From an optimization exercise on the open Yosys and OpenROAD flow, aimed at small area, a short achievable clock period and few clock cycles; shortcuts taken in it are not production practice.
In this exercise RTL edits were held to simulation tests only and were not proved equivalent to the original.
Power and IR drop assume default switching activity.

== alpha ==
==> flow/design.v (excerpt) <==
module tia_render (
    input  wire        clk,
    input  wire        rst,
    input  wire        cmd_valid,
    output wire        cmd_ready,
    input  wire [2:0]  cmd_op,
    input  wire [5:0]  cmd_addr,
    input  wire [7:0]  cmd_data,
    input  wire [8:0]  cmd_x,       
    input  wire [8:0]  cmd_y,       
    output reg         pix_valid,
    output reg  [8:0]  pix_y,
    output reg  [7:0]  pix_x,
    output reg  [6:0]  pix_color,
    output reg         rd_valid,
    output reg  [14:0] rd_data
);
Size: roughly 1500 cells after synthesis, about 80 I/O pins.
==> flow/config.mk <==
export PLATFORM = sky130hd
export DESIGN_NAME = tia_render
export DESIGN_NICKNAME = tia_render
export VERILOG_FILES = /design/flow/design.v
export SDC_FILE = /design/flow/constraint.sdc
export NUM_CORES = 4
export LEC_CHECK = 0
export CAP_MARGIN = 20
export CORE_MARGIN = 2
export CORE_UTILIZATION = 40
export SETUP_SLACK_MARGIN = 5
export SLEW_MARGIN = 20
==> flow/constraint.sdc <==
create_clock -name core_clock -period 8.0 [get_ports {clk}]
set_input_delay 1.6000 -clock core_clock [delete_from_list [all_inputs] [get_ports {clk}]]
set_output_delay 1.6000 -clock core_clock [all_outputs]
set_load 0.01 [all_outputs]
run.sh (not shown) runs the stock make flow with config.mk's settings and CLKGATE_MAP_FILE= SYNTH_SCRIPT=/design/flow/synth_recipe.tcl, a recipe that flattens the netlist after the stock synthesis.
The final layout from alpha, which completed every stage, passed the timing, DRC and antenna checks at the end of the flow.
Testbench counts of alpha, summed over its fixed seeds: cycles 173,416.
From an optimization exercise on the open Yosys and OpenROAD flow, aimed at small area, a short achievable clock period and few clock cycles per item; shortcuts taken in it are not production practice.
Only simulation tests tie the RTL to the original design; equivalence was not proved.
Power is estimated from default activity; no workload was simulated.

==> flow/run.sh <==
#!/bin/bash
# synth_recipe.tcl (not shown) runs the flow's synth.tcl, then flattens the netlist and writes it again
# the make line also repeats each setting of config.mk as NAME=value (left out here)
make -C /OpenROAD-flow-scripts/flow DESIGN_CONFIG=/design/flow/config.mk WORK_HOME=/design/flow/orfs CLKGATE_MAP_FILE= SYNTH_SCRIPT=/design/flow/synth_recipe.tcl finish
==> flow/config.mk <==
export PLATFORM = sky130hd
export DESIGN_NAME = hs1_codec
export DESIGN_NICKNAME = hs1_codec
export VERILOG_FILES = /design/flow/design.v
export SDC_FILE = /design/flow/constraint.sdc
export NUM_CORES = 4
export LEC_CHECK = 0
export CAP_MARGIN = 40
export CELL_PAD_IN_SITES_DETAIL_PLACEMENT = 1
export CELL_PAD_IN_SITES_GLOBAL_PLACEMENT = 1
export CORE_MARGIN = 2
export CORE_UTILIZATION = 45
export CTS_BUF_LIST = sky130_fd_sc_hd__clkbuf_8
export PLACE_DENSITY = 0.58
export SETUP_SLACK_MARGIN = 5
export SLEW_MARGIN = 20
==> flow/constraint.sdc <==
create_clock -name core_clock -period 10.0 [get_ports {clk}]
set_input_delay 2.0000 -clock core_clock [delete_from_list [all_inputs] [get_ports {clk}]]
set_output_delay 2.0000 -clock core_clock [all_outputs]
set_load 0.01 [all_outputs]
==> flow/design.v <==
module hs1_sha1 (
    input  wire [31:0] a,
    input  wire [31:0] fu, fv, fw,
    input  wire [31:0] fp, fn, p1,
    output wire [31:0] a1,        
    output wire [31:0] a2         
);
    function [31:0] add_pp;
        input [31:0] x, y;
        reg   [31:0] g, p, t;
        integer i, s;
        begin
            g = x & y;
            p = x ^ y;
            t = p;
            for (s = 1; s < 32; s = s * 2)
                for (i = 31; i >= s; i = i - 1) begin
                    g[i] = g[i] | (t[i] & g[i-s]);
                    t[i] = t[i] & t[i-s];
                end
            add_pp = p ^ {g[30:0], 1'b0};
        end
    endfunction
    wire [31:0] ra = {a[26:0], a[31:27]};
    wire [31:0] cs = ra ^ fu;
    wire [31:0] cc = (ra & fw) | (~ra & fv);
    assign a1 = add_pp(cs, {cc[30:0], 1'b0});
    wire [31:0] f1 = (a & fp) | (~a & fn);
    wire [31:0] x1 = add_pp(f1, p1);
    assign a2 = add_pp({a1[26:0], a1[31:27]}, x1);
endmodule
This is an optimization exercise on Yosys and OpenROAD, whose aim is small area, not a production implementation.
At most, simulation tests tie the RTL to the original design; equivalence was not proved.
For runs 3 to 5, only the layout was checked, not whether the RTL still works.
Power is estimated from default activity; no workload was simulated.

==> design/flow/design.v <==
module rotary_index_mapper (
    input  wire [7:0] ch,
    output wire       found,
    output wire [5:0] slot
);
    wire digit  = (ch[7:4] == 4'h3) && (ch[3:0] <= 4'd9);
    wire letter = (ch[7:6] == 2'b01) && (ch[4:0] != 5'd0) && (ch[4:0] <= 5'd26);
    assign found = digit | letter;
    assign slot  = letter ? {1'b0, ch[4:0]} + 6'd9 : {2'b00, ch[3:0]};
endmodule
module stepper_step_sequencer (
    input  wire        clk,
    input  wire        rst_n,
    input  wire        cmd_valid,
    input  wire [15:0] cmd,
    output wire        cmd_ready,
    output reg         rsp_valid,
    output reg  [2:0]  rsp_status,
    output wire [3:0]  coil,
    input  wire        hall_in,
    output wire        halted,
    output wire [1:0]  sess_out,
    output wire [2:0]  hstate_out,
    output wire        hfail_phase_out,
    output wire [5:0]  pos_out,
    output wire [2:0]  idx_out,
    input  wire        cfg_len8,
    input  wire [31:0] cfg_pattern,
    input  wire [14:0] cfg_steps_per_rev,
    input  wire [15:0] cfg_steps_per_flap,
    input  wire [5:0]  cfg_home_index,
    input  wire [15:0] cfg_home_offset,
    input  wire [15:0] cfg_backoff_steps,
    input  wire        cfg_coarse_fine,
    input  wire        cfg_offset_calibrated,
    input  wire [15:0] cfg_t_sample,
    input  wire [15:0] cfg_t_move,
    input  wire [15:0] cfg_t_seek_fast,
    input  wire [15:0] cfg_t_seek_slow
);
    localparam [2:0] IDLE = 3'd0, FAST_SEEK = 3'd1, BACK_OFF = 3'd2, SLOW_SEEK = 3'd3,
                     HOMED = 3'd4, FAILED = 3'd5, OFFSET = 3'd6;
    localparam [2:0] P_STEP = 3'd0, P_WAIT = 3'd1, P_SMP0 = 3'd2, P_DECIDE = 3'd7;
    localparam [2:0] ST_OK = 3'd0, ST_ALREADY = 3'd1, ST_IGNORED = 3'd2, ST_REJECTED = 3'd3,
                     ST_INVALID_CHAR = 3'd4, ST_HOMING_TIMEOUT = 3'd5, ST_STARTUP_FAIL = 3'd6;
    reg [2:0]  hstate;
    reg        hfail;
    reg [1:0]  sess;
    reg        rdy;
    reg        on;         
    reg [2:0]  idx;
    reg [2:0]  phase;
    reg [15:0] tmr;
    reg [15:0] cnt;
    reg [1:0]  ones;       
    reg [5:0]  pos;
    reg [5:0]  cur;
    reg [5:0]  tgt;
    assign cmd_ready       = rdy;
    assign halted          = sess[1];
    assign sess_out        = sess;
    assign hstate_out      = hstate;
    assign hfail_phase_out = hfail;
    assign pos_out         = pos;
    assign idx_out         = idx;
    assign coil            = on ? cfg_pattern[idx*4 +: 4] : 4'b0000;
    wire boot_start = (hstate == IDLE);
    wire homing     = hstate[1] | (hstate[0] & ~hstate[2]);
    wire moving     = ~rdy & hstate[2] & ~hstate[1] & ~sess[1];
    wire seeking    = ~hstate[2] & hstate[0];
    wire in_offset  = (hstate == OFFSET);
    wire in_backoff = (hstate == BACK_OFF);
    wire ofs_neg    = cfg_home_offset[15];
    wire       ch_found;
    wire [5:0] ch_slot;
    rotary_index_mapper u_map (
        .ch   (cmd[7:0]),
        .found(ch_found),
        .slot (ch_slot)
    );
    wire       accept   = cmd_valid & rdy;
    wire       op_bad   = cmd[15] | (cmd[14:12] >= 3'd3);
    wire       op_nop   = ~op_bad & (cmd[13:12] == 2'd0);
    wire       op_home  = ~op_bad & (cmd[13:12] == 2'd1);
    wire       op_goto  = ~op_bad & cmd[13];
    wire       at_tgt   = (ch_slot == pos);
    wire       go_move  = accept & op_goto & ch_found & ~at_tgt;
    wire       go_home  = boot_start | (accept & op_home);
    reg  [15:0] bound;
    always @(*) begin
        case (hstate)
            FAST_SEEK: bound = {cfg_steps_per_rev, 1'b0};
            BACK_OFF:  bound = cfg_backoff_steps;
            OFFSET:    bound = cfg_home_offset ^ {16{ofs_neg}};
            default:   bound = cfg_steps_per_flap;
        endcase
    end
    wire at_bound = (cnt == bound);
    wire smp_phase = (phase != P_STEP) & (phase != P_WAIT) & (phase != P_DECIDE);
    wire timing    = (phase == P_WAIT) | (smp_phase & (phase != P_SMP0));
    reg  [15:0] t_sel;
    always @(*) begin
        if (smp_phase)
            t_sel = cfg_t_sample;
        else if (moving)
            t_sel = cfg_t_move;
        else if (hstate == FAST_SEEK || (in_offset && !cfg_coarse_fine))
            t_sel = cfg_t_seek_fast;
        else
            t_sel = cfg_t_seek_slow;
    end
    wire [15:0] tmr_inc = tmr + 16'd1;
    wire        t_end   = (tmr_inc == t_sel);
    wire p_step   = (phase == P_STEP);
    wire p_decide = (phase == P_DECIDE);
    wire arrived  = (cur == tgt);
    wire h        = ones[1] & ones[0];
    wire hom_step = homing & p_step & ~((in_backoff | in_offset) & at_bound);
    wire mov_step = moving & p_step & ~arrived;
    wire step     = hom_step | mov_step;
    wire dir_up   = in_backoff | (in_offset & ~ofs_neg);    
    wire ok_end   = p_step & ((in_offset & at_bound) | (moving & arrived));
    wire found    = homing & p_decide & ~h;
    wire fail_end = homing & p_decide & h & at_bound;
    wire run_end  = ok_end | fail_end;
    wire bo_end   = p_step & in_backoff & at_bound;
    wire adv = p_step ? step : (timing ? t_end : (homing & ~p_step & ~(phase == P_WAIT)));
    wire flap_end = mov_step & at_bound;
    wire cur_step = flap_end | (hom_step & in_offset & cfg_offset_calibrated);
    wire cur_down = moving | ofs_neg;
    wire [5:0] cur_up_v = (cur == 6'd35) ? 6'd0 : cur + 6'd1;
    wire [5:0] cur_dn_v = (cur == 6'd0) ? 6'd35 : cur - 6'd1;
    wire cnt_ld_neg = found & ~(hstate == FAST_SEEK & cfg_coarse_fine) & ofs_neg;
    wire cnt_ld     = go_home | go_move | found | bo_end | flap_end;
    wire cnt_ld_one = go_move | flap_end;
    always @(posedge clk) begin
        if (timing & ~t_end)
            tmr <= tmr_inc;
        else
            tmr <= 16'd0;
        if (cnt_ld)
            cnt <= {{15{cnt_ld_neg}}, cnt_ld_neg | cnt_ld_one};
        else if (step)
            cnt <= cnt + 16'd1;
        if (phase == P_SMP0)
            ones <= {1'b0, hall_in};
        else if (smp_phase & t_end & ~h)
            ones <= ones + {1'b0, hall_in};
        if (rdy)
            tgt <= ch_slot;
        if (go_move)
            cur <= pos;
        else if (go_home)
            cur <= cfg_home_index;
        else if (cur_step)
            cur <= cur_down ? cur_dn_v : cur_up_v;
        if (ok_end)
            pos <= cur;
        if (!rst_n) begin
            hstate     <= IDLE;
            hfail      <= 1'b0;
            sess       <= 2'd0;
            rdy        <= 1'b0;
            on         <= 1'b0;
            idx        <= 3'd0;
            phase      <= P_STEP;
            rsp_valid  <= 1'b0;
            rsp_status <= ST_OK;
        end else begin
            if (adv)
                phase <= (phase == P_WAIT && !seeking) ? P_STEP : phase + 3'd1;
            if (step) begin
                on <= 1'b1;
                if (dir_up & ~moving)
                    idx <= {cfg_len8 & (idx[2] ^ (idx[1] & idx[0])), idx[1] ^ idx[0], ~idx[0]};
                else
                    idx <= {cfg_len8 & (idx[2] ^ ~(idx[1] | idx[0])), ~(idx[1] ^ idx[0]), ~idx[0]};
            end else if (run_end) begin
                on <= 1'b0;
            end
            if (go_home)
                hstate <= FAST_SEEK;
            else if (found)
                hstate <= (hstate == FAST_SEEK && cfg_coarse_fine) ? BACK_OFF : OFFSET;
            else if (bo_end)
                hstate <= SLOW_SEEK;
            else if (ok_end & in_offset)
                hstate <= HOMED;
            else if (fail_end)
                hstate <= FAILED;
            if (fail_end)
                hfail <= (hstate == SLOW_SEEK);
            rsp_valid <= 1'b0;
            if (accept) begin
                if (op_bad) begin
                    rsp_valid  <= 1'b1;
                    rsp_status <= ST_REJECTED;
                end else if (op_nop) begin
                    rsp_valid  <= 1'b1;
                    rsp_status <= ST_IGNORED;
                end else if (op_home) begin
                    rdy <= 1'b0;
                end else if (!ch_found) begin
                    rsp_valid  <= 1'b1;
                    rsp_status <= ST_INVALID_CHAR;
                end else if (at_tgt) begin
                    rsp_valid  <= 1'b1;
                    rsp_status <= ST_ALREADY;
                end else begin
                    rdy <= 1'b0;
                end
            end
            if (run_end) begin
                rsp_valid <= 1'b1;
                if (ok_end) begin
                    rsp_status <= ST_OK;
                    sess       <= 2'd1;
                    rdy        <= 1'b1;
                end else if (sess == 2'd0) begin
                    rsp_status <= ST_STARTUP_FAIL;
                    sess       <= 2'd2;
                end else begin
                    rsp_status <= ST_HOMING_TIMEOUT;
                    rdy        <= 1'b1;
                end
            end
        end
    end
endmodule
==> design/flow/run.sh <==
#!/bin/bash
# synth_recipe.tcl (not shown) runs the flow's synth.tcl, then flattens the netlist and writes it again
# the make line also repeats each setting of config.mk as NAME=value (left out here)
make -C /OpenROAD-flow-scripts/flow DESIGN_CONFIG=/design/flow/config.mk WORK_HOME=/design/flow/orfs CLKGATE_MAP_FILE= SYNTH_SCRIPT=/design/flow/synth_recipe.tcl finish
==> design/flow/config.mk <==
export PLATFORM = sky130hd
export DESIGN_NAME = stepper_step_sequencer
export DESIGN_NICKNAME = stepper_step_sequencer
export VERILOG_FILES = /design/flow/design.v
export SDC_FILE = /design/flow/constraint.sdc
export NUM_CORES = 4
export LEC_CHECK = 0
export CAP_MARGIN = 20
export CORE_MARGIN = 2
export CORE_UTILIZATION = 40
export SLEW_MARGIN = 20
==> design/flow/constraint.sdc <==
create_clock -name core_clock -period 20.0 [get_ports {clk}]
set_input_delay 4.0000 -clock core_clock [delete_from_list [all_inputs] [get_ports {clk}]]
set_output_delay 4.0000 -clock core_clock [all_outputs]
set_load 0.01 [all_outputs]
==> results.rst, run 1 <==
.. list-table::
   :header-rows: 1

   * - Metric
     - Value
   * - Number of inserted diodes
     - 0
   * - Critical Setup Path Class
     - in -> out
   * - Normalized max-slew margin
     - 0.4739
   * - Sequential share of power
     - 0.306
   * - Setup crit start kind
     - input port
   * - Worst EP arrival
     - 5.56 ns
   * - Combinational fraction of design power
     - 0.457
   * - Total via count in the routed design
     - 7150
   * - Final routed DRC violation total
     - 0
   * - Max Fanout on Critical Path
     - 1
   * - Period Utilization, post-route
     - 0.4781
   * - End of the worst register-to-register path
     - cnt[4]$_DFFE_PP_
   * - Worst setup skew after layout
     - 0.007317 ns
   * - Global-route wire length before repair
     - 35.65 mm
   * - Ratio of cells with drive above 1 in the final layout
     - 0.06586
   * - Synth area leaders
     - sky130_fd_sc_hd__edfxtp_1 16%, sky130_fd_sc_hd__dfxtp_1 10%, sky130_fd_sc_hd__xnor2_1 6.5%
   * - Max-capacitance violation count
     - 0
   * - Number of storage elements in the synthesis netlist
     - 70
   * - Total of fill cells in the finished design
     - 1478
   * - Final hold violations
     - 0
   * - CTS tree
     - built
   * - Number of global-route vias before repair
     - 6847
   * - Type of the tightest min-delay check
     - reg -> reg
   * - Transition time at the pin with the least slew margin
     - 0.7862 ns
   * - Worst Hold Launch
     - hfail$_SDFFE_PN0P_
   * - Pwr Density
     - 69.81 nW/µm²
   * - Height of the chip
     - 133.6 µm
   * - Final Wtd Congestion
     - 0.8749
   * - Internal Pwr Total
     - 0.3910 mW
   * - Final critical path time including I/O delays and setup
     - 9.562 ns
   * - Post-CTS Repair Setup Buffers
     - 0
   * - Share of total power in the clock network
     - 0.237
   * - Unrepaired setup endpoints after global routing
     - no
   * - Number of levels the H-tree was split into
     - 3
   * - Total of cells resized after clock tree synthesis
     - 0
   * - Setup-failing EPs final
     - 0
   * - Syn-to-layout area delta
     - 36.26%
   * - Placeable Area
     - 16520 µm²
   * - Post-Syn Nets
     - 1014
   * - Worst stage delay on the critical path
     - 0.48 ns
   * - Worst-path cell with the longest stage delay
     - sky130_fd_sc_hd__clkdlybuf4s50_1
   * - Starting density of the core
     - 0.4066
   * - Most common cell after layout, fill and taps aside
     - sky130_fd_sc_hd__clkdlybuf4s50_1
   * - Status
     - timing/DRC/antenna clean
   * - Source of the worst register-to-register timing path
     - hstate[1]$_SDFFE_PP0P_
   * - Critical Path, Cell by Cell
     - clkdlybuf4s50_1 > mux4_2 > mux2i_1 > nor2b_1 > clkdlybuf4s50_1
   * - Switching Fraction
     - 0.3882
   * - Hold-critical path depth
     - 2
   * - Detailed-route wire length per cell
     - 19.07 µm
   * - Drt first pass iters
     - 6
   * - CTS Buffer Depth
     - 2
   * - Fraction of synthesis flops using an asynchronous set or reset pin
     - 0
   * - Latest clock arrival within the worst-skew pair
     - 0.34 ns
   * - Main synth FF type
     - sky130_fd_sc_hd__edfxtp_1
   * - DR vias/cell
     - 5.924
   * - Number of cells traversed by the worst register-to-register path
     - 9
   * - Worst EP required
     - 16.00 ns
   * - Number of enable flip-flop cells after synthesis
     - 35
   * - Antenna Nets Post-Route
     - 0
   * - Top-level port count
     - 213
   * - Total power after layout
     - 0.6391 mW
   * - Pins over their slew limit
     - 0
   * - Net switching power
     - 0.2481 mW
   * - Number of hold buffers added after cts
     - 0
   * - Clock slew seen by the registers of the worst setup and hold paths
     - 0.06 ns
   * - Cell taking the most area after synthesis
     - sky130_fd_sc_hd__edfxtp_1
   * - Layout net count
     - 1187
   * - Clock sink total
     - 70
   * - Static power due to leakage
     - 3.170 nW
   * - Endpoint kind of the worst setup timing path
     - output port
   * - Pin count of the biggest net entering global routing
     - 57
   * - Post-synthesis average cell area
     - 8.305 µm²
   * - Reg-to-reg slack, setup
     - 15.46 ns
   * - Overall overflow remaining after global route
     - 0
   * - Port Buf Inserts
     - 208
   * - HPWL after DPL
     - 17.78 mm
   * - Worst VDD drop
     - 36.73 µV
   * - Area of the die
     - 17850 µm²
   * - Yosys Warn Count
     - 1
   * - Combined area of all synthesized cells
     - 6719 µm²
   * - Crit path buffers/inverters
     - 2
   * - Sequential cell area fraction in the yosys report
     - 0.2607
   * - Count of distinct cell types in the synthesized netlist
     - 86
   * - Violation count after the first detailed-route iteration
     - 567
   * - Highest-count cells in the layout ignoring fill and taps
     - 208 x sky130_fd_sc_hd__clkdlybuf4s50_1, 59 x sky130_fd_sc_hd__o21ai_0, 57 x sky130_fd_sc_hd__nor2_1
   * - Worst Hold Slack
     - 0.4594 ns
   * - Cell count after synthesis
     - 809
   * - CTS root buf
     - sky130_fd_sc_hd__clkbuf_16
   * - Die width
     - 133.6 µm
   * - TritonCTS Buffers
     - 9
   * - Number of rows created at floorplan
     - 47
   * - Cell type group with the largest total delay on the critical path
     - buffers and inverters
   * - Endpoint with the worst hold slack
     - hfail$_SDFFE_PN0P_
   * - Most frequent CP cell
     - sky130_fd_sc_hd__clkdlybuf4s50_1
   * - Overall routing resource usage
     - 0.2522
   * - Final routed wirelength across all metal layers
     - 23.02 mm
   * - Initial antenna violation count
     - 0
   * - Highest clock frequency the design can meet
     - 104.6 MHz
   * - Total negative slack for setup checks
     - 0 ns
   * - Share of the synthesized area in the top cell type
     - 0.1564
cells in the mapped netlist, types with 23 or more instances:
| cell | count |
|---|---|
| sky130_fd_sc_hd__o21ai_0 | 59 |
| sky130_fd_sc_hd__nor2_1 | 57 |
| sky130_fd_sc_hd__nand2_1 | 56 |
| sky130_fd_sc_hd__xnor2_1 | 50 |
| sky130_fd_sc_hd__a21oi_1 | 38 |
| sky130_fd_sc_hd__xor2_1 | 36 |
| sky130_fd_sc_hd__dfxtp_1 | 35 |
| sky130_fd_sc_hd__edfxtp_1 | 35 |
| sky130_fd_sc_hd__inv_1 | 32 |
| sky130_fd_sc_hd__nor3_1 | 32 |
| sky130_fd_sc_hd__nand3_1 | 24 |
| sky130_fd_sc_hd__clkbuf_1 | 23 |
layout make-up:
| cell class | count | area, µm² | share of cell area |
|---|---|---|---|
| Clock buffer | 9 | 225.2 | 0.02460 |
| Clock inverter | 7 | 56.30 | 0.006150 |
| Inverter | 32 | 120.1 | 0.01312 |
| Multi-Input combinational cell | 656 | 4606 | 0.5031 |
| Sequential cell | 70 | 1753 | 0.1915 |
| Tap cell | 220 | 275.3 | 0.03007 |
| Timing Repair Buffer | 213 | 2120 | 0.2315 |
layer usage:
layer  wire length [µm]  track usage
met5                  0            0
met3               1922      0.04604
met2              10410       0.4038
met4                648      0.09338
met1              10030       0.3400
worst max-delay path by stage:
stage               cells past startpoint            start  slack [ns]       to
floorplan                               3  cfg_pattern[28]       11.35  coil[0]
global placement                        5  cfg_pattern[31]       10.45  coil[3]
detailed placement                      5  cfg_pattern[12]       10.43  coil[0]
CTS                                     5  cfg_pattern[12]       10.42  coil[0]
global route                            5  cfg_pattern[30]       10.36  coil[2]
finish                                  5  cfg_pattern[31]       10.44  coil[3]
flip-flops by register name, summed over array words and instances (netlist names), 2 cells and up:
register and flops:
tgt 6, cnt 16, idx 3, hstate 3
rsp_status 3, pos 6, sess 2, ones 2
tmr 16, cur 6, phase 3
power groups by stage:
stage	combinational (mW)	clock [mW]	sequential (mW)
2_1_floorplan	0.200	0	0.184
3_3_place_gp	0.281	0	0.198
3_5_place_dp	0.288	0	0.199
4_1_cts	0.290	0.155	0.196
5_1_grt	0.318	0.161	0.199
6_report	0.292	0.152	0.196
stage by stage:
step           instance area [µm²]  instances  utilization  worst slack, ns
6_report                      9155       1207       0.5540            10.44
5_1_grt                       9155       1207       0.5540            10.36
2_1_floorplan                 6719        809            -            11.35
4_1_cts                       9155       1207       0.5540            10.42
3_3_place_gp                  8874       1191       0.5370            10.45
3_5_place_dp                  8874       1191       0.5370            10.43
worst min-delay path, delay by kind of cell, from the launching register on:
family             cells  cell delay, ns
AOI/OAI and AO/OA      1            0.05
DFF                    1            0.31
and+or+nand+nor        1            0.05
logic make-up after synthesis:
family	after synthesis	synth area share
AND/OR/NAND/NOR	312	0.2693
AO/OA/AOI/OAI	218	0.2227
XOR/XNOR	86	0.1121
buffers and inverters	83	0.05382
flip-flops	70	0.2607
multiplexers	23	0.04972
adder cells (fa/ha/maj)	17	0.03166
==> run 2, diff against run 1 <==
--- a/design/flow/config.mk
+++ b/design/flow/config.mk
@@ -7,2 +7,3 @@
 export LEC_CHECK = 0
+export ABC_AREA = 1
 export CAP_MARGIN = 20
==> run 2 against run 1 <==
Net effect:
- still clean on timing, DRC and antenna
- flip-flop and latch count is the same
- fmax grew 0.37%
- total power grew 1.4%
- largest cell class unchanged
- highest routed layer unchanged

> _Try it_: All that is wanted is an exact copy of the lines above from the one with "wire [5:0] cur_dn_v" through the one with "else if (smp_phase & t_end & ~h)", with both ends included.

> _Answer to this exercise_:
    wire [5:0] cur_dn_v = (cur == 6'd0) ? 6'd35 : cur - 6'd1;
    wire cnt_ld_neg = found & ~(hstate == FAST_SEEK & cfg_coarse_fine) & ofs_neg;
    wire cnt_ld     = go_home | go_move | found | bo_end | flap_end;
    wire cnt_ld_one = go_move | flap_end;
    always @(posedge clk) begin
        if (timing & ~t_end)
            tmr <= tmr_inc;
        else
            tmr <= 16'd0;
        if (cnt_ld)
            cnt <= {{15{cnt_ld_neg}}, cnt_ld_neg | cnt_ld_one};
        else if (step)
            cnt <= cnt + 16'd1;
        if (phase == P_SMP0)
            ones <= {1'b0, hall_in};
        else if (smp_phase & t_end & ~h)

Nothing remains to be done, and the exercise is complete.